For this study, we have selected MSP markers that were developed and characterized in thyroid as well as in nonthyroid cancers (6, 7, 8, 9, 10, 11, 12, 13, 14). The markers were tested against our thyroid tumor collection to identify those that may be useful in differentiating benign from malignant thyroid disease.
Using the original MSP assay as well as a more sensitive variant called nested MSP (15), we initially found considerable overlap between benign and malignant tumors. Therefore, we decided to measure the degree of methylation using QMSP (6, 7, 8, 10) to determine whether the degree of methylation could be used to distinguish benign from malignant tumors. The QMSP markers were selected based on their documented relevance in thyroid cancer [Rassf1A (8, 16), TSHR (9), RAR-ß (17, 18), S100 (19, 20), p16 (16, 21, 22), CDH1 (23, 24, 25, 26), GSTpi (27)], other neoplasms [DAPK (28, 29, 30, 31), CALCA (32), TIMP3 (33, 34, 35), TGF-ß (36, 37)], and preliminary results from our pilot studies using standard MSP assays.
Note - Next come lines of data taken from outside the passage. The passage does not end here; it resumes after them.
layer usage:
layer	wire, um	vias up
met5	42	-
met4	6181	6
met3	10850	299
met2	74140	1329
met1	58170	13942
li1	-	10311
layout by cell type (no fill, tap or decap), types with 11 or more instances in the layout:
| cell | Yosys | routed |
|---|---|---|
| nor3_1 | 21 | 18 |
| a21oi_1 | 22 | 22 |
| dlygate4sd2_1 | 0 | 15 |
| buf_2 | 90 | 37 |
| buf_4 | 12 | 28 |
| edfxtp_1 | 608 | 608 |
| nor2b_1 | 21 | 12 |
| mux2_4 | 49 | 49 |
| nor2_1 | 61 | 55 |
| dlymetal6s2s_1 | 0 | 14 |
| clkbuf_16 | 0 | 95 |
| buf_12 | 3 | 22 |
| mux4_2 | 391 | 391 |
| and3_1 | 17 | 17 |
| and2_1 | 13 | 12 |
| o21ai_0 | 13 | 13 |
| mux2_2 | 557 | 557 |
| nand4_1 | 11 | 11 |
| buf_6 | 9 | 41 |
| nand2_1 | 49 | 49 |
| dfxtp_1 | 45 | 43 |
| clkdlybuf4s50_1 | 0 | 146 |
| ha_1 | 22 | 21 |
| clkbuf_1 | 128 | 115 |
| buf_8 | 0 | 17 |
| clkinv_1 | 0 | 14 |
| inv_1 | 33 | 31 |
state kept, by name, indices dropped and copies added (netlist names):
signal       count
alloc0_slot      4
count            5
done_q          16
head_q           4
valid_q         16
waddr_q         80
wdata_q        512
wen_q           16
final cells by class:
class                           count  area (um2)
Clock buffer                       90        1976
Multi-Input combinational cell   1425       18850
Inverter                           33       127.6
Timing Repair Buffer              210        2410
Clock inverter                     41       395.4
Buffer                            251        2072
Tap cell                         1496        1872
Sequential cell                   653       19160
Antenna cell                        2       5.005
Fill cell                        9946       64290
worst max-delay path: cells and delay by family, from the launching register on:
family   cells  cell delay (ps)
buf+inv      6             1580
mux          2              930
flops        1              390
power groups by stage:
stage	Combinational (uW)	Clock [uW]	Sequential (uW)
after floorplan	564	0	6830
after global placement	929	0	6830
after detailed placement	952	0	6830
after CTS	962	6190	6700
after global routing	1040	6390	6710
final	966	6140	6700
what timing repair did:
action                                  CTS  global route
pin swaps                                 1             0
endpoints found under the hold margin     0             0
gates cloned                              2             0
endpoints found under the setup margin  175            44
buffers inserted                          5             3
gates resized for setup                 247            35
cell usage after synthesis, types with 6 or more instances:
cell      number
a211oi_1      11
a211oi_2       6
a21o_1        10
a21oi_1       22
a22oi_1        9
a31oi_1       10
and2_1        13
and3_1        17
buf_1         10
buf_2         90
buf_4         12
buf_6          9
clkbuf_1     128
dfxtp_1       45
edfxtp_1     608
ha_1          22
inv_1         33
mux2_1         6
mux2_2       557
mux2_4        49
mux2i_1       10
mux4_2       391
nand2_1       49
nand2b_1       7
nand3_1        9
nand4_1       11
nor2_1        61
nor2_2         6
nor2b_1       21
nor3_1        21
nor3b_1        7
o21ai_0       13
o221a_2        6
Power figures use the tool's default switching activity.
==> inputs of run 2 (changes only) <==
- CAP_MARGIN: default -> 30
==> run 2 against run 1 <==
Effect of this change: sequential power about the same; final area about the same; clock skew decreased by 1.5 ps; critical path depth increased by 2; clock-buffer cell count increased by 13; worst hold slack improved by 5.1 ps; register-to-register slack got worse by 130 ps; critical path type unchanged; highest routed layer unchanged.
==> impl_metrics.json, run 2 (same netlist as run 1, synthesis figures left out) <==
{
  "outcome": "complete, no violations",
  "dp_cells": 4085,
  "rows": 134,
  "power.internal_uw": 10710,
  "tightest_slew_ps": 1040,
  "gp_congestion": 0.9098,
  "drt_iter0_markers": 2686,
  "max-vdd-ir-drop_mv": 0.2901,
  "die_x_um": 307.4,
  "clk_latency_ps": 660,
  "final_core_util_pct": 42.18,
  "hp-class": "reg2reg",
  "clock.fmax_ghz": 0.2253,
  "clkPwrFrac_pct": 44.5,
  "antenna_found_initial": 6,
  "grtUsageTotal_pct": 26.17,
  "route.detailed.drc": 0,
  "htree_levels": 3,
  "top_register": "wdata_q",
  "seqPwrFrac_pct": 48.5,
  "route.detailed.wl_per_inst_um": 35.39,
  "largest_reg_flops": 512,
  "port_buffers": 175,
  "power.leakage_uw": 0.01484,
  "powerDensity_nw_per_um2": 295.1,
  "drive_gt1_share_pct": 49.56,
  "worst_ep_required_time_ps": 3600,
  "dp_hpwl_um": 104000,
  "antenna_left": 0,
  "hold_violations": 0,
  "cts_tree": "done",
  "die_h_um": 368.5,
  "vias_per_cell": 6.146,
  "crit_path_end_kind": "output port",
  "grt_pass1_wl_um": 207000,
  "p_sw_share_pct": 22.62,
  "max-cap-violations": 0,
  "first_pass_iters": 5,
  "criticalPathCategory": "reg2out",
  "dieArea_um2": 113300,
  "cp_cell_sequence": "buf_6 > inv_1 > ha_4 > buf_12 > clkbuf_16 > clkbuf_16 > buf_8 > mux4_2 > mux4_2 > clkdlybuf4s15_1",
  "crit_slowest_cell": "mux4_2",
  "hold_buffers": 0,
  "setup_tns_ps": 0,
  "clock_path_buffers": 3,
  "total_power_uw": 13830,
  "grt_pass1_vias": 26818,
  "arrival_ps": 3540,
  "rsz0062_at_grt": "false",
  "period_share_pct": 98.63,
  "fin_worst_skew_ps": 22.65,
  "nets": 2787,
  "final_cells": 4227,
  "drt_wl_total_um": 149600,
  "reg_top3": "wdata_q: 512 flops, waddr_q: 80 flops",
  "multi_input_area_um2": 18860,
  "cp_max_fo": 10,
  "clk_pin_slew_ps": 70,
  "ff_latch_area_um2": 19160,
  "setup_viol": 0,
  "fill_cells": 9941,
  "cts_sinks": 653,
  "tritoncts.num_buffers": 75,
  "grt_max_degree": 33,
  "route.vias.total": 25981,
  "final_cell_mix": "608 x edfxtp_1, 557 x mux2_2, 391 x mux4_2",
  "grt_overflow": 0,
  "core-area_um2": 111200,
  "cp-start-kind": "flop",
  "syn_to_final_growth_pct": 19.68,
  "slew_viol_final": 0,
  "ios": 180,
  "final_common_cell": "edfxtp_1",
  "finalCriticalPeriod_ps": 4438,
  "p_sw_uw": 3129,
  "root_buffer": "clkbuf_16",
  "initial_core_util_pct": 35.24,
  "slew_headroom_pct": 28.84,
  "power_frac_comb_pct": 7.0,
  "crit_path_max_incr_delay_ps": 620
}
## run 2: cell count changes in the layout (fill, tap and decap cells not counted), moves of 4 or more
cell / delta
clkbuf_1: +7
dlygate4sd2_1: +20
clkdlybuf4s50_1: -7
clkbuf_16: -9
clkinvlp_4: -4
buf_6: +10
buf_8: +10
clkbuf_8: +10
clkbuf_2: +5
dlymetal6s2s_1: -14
In addition, the use of a panel of 11 independent MSP markers allowed us to study the relationship between these genes, as well as with the recently described BRAF mutation, which is detectable in up to two thirds of papillary thyroid cancers (8, 38, 39, 40, 41, 42). Our analysis can be used to begin mapping epigenetic alterations of specific signal transduction pathways in thyroid tumor progression.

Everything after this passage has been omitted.